Work item:
Within the entries below, every line containing "automatic" is to be copied.

Stored data:
━━━━━━━━

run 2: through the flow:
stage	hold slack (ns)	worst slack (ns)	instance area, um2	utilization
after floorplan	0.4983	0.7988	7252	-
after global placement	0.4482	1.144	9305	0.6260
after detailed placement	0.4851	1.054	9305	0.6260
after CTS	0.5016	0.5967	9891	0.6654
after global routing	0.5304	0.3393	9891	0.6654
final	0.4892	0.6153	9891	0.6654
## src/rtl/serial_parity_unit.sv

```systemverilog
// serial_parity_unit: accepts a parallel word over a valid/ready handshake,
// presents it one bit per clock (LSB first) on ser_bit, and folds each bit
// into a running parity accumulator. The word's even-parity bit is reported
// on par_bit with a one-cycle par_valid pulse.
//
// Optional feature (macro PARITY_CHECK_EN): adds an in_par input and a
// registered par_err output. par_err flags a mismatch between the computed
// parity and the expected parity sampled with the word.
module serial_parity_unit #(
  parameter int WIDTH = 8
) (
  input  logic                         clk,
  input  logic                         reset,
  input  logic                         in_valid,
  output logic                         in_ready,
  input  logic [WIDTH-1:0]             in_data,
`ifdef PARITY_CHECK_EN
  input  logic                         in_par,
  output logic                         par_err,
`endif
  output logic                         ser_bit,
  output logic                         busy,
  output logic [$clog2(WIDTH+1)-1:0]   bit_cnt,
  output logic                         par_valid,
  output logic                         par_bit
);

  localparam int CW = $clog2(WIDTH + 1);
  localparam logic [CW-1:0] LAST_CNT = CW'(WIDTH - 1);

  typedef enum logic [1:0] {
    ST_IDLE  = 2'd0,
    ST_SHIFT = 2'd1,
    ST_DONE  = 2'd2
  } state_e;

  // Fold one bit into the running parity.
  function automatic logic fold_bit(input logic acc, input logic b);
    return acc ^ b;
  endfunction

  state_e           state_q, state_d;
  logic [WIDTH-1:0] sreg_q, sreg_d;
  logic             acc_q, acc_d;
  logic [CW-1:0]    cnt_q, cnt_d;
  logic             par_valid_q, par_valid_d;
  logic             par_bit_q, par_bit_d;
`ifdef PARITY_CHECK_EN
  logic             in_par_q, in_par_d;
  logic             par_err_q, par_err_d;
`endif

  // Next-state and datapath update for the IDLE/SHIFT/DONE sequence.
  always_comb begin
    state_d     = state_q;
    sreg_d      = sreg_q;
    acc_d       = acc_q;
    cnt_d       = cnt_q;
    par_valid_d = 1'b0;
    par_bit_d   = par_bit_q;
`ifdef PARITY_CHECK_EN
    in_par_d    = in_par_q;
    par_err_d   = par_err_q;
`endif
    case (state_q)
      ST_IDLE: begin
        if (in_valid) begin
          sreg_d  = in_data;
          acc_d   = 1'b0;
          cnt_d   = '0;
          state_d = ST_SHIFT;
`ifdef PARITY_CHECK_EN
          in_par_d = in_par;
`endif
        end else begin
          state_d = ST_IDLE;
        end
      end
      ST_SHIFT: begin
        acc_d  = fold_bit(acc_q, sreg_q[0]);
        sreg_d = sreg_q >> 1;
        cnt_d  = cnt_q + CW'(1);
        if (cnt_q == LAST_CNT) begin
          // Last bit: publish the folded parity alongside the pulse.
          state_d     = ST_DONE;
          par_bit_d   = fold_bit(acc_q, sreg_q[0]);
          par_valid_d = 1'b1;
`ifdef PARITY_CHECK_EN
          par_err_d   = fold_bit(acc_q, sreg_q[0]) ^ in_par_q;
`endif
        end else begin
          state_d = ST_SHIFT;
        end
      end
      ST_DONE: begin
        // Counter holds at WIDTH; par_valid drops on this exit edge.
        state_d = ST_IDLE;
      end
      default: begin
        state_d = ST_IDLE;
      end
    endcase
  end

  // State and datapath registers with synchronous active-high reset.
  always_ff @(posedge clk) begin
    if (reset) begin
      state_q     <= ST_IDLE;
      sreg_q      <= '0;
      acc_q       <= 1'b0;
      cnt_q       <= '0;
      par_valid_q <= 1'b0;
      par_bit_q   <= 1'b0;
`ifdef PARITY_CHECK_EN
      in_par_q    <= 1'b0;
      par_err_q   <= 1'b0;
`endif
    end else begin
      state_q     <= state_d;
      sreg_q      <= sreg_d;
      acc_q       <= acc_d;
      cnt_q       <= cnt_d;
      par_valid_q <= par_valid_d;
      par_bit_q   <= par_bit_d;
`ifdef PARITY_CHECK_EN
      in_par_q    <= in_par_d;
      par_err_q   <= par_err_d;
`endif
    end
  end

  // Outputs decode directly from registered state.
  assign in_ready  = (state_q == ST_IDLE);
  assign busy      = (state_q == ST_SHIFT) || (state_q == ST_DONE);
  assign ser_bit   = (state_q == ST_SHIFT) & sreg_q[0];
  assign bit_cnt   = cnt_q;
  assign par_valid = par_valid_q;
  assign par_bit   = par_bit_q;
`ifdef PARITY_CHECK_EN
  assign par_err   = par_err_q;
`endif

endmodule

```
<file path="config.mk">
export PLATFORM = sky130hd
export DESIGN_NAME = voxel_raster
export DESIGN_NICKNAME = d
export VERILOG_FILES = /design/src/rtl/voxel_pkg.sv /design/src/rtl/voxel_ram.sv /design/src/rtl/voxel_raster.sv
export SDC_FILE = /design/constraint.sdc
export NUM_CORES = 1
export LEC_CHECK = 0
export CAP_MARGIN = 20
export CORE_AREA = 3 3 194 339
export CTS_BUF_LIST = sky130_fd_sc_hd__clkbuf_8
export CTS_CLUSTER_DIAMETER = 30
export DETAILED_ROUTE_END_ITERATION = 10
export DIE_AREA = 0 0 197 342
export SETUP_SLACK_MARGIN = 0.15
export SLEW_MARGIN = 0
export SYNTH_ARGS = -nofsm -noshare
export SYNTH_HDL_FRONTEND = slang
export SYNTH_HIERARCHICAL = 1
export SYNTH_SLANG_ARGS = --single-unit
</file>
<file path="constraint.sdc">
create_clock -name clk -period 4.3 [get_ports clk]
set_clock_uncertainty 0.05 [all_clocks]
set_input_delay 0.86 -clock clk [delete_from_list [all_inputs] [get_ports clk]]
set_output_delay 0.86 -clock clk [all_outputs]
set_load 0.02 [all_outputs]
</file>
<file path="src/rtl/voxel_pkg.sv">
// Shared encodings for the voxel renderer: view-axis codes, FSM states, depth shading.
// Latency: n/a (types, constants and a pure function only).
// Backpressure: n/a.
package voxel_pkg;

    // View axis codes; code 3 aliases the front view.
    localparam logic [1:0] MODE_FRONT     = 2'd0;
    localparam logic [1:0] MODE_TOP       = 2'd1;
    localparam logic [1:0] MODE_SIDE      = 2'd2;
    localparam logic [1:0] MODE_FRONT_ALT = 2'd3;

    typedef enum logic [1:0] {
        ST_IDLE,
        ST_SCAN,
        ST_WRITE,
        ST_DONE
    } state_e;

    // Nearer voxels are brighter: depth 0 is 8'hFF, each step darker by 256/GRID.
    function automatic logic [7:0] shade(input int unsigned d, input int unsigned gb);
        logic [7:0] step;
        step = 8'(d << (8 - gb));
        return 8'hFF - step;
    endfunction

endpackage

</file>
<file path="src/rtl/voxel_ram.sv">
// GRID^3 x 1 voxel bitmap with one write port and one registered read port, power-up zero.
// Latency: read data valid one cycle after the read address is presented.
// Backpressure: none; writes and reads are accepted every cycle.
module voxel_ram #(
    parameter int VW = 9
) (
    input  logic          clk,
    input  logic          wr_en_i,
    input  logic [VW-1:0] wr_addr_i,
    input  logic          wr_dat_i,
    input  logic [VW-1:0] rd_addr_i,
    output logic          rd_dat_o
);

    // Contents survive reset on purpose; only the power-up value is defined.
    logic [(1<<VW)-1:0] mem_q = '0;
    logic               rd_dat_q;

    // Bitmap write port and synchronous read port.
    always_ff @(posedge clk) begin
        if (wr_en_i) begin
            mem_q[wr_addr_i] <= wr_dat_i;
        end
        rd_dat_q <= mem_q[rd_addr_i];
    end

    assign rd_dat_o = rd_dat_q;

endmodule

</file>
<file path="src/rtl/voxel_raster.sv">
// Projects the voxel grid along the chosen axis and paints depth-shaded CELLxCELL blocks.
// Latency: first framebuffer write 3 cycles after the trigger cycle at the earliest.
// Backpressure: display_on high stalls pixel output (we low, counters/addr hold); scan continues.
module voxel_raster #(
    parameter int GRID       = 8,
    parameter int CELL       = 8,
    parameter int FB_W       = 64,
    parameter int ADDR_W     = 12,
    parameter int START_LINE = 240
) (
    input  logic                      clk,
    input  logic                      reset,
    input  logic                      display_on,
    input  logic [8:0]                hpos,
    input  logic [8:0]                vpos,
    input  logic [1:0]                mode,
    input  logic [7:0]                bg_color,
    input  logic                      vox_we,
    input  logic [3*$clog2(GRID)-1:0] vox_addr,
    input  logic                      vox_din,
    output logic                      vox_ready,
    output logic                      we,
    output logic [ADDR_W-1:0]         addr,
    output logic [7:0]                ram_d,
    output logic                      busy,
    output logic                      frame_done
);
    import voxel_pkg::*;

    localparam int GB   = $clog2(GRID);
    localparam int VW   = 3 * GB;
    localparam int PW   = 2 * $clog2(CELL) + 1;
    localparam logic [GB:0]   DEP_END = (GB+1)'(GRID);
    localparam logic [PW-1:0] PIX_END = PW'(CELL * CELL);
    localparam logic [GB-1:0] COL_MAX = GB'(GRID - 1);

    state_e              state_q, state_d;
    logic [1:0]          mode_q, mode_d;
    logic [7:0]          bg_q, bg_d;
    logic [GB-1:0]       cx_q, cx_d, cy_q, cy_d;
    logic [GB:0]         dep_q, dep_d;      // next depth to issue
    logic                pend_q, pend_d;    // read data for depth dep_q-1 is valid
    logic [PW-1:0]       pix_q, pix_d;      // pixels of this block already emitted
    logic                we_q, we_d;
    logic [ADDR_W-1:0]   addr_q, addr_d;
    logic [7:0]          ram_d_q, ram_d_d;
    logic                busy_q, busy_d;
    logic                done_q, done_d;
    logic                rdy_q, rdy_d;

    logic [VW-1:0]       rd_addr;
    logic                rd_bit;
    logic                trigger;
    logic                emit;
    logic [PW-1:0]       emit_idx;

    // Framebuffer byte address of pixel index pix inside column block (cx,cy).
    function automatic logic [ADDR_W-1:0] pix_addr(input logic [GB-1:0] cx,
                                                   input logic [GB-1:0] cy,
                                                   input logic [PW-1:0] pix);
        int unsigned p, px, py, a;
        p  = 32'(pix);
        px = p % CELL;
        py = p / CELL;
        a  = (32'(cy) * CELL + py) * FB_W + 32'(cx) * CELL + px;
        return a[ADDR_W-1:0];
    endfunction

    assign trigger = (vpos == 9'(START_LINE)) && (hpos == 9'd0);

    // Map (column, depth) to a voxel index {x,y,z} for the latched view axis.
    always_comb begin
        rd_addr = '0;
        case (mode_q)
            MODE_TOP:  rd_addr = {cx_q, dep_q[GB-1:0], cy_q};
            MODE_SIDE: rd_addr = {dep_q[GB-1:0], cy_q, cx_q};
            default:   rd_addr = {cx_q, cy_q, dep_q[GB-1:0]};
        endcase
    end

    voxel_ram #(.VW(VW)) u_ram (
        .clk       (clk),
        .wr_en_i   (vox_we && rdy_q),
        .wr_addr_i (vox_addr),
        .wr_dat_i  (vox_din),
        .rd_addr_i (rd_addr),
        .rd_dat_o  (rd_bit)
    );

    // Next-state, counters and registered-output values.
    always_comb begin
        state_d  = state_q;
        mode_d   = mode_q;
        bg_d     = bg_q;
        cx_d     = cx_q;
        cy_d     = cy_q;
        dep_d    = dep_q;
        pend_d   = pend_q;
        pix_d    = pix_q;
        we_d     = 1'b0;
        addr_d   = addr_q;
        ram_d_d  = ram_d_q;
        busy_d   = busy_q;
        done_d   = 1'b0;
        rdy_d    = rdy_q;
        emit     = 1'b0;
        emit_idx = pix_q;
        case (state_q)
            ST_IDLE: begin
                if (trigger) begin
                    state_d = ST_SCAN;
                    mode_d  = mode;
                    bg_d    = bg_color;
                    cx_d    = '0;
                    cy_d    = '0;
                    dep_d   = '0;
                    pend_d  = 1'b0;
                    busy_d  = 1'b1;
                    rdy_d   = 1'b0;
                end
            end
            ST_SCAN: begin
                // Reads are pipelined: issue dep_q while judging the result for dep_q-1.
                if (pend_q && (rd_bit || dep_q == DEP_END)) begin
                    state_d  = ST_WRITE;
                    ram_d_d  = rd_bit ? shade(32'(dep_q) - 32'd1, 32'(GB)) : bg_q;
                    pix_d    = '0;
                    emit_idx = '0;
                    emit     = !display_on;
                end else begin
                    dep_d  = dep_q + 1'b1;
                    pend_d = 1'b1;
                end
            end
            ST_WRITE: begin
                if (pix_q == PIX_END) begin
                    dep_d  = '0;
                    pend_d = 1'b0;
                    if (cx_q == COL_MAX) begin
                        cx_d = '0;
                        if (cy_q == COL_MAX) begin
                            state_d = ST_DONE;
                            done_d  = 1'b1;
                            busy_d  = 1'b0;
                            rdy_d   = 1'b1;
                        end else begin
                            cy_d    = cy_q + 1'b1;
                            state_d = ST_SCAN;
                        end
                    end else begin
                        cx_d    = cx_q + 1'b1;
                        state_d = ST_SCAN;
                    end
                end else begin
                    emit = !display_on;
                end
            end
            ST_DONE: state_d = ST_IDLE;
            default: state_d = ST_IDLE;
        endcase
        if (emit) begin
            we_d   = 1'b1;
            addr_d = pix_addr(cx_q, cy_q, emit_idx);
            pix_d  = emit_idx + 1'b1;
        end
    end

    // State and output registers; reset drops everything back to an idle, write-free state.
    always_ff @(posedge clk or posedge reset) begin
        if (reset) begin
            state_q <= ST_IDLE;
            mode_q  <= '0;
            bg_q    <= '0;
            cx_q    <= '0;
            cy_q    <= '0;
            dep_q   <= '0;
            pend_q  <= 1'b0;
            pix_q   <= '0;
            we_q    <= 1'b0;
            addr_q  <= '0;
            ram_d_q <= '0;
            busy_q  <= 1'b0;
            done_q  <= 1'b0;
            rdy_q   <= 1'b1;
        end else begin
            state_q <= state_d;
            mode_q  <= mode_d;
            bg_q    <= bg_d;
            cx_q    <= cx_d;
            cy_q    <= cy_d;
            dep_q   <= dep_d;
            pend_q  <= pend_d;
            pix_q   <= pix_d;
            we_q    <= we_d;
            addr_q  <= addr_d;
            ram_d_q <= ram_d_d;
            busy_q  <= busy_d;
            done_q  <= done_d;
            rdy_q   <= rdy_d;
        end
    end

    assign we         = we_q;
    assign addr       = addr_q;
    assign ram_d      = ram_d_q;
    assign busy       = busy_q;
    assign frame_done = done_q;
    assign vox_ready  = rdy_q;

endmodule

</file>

━━━━━━━━

Answer:
  function automatic logic fold_bit(input logic acc, input logic b);
    function automatic logic [7:0] shade(input int unsigned d, input int unsigned gb);
    function automatic logic [ADDR_W-1:0] pix_addr(input logic [GB-1:0] cx,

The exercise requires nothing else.